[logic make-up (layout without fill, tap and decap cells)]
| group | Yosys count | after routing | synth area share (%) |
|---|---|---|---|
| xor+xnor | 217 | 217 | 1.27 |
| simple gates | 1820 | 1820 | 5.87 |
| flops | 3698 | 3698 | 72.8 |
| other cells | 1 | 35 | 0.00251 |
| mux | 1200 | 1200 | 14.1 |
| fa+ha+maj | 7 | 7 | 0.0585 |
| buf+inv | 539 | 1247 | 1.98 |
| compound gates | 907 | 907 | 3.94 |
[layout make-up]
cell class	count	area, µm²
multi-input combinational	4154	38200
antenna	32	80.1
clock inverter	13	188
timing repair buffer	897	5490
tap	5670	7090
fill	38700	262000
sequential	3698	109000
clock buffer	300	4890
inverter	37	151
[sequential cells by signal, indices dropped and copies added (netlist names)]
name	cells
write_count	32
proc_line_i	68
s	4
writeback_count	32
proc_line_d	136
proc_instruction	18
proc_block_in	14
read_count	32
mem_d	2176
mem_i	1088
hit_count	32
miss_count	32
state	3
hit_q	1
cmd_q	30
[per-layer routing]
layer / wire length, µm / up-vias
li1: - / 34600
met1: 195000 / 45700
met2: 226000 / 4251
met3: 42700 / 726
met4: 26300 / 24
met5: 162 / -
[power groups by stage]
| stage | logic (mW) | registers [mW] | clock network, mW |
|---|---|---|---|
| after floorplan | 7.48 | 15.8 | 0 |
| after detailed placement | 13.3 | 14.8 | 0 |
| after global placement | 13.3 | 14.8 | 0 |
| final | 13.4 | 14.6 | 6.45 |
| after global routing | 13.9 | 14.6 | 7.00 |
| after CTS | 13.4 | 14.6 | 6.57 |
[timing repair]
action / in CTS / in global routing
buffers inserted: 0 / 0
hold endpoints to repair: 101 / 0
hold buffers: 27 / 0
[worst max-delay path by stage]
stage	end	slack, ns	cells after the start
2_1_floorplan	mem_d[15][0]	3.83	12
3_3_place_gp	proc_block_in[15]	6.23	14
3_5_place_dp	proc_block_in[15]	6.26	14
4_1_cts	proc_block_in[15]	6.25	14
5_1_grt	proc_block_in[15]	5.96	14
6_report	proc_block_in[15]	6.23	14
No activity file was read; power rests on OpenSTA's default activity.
$ cat config.mk
export PLATFORM = sky130hd
export DESIGN_NAME = rf_wr_arbiter_flat
export DESIGN_NICKNAME = d
export VERILOG_FILES = /design/src/rtl/rf_wr_arbiter_if.sv /design/src/rtl/rf_wr_arbiter.sv /design/src/flat_wrapper.sv
export SDC_FILE = /design/constraint.sdc
export NUM_CORES = 1
export LEC_CHECK = 0
export CORE_MARGIN = 1
export CORE_UTILIZATION = 36
export CTS_BUF_LIST = sky130_fd_sc_hd__clkbuf_2
export CTS_CLUSTER_SIZE = 16
export DETAILED_ROUTE_END_ITERATION = 6
export PLACE_DENSITY = 0.82
export SYNTH_ARGS = -nofsm -noshare
export SYNTH_HDL_FRONTEND = slang
export SYNTH_SLANG_ARGS = --single-unit
$ cat constraint.sdc
create_clock -name clk -period 3.11 [get_ports clk]
set_clock_uncertainty 0.05 [all_clocks]
set_input_delay 0.933 -clock clk [delete_from_list [all_inputs] [get_ports clk]]
set_output_delay 0.933 -clock clk [all_outputs]
set_load 0.01 [all_outputs]
$ cat src/rtl/rf_wr_arbiter_if.sv
// Producer-side bundle of the shared register-file write port: the request
// triples coming in, and the ack, write strobe and stall hint going out.
interface rf_wr_arbiter_if #(
  parameter int NUM_REQ       = 4,
  parameter int reg_sel_width = 5,
  parameter int data_width    = 32
);
  // Handshake: producer i raises req[i] with req_sel/req_data slice i and holds
  // all three stable until it samples ack[i]=1 (a one-cycle pulse); the write
  // is then committed, and the producer may drop req or present its next write.
  logic [NUM_REQ-1:0]               req;
  logic [NUM_REQ*reg_sel_width-1:0] req_sel;
  logic [NUM_REQ*data_width-1:0]    req_data;
  logic [NUM_REQ-1:0]               ack;
  logic                             rf_wr_en;
  logic [reg_sel_width-1:0]         rf_wr_sel;
  logic [data_width-1:0]            rf_wr_data;
  logic                             pending;

  modport master (
    output req, req_sel, req_data,
    input  ack, rf_wr_en, rf_wr_sel, rf_wr_data, pending
  );

  modport slave (
    input  req, req_sel, req_data,
    output ack, rf_wr_en, rf_wr_sel, rf_wr_data, pending
  );
endinterface

$ cat src/rtl/rf_wr_arbiter.sv
// Round-robin arbiter sharing the single register-file write port between
// NUM_REQ producers; one registered write (and ack pulse) per cycle at most.
module rf_wr_arbiter #(
  parameter int NUM_REQ       = 4,
  parameter int reg_sel_width = 5,
  parameter int data_width    = 32
) (
  input  logic          clk,
  input  logic          rst,
  rf_wr_arbiter_if.slave bus,
  output logic          dbg_state_o
);
  localparam int PTR_W = $clog2(NUM_REQ);

  localparam logic [0:0] ST_IDLE  = 1'b0;
  localparam logic [0:0] ST_WRITE = 1'b1;

  logic [NUM_REQ-1:0]       ack_q, ack_d;
  logic [NUM_REQ-1:0]       elig;
  logic [PTR_W-1:0]         rr_ptr_q, rr_ptr_d;
  logic [PTR_W-1:0]         win;
  logic                     found;
  int unsigned              idx;
  logic                     rf_wr_en_q, rf_wr_en_d;
  logic [reg_sel_width-1:0] sel_w, sel_q, sel_d;
  logic [data_width-1:0]    data_w, data_q, data_d;
  logic [0:0]               state_q, state_d;

  // A request being acked this cycle still shows req high; masking it with
  // the registered ack keeps the same write from being granted twice.
  assign elig = bus.req & ~ack_q;

  always_comb begin
    found = 1'b0;
    win   = '0;
    idx   = 0;
    for (int k = 0; k < NUM_REQ; k++) begin
      idx = int'(rr_ptr_q) + k;
      if (idx >= NUM_REQ) idx = idx - NUM_REQ;
      if (!found && elig[PTR_W'(idx)]) begin
        found = 1'b1;
        win   = PTR_W'(idx);
      end
    end
  end

  assign sel_w  = bus.req_sel[int'(win)*reg_sel_width +: reg_sel_width];
  assign data_w = bus.req_data[int'(win)*data_width +: data_width];

  always_comb begin
    ack_d      = '0;
    rr_ptr_d   = rr_ptr_q;
    rf_wr_en_d = 1'b0;
    sel_d      = sel_q;
    data_d     = data_q;
    state_d    = ST_IDLE;
    if (found) begin
      ack_d[win] = 1'b1;
      rr_ptr_d   = (win == PTR_W'(NUM_REQ - 1)) ? '0 : win + 1'b1;
      // Writes to x0 are acked but never strobed into the regfile.
      rf_wr_en_d = (sel_w != '0);
      sel_d      = sel_w;
      data_d     = data_w;
      state_d    = ST_WRITE;
    end
  end

  always_ff @(posedge clk) begin
    if (!rst) begin
      ack_q      <= '0;
      rr_ptr_q   <= '0;
      rf_wr_en_q <= 1'b0;
      sel_q      <= '0;
      data_q     <= '0;
      state_q    <= ST_IDLE;
    end else begin
      ack_q      <= ack_d;
      rr_ptr_q   <= rr_ptr_d;
      rf_wr_en_q <= rf_wr_en_d;
      sel_q      <= sel_d;
      data_q     <= data_d;
      state_q    <= state_d;
    end
  end

  assign bus.ack        = ack_q;
  assign bus.rf_wr_en   = rf_wr_en_q;
  assign bus.rf_wr_sel  = sel_q;
  assign bus.rf_wr_data = data_q;
  assign bus.pending    = |(bus.req & ~ack_q);
  assign dbg_state_o    = state_q;
endmodule

$ cat src/flat_wrapper.sv
// flat-port wrapper written by rule: the top's interface ports become plain ports
module rf_wr_arbiter_flat 
#(
  parameter int NUM_REQ       = 4,
  parameter int reg_sel_width = 5,
  parameter int data_width    = 32
)
  (clk, rst, dbg_state_o, bus_req, bus_req_sel, bus_req_data, bus_ack, bus_rf_wr_en, bus_rf_wr_sel, bus_rf_wr_data, bus_pending);
  rf_wr_arbiter_if #(.NUM_REQ(NUM_REQ), .reg_sel_width(reg_sel_width), .data_width(data_width)) bus_i ();
  input  logic clk;
  input  logic rst;
  output logic dbg_state_o;
  input wire logic [$bits(bus_i.req)-1:0] bus_req;
  input wire logic [$bits(bus_i.req_sel)-1:0] bus_req_sel;
  input wire logic [$bits(bus_i.req_data)-1:0] bus_req_data;
  output wire logic [$bits(bus_i.ack)-1:0] bus_ack;
  output wire logic [$bits(bus_i.rf_wr_en)-1:0] bus_rf_wr_en;
  output wire logic [$bits(bus_i.rf_wr_sel)-1:0] bus_rf_wr_sel;
  output wire logic [$bits(bus_i.rf_wr_data)-1:0] bus_rf_wr_data;
  output wire logic [$bits(bus_i.pending)-1:0] bus_pending;
  assign bus_i.req = bus_req;
  assign bus_i.req_sel = bus_req_sel;
  assign bus_i.req_data = bus_req_data;
  assign bus_ack = bus_i.ack;
  assign bus_rf_wr_en = bus_i.rf_wr_en;
  assign bus_rf_wr_sel = bus_i.rf_wr_sel;
  assign bus_rf_wr_data = bus_i.rf_wr_data;
  assign bus_pending = bus_i.pending;
  rf_wr_arbiter #(.NUM_REQ(NUM_REQ), .reg_sel_width(reg_sel_width), .data_width(data_width)) u_core (.clk(clk), .rst(rst), .bus(bus_i), .dbg_state_o(dbg_state_o));
endmodule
++++++++++++++++++++
Look above for the line holding "met4: 26300 / 24", then set down exactly that line and every line after it up to and including the line holding "after the start", with nothing else.

WRITTEN ANSWER
met4: 26300 / 24
met5: 162 / -
[power groups by stage]
| stage | logic (mW) | registers [mW] | clock network, mW |
|---|---|---|---|
| after floorplan | 7.48 | 15.8 | 0 |
| after detailed placement | 13.3 | 14.8 | 0 |
| after global placement | 13.3 | 14.8 | 0 |
| final | 13.4 | 14.6 | 6.45 |
| after global routing | 13.9 | 14.6 | 7.00 |
| after CTS | 13.4 | 14.6 | 6.57 |
[timing repair]
action / in CTS / in global routing
buffers inserted: 0 / 0
hold endpoints to repair: 101 / 0
hold buffers: 27 / 0
[worst max-delay path by stage]
stage	end	slack, ns	cells after the start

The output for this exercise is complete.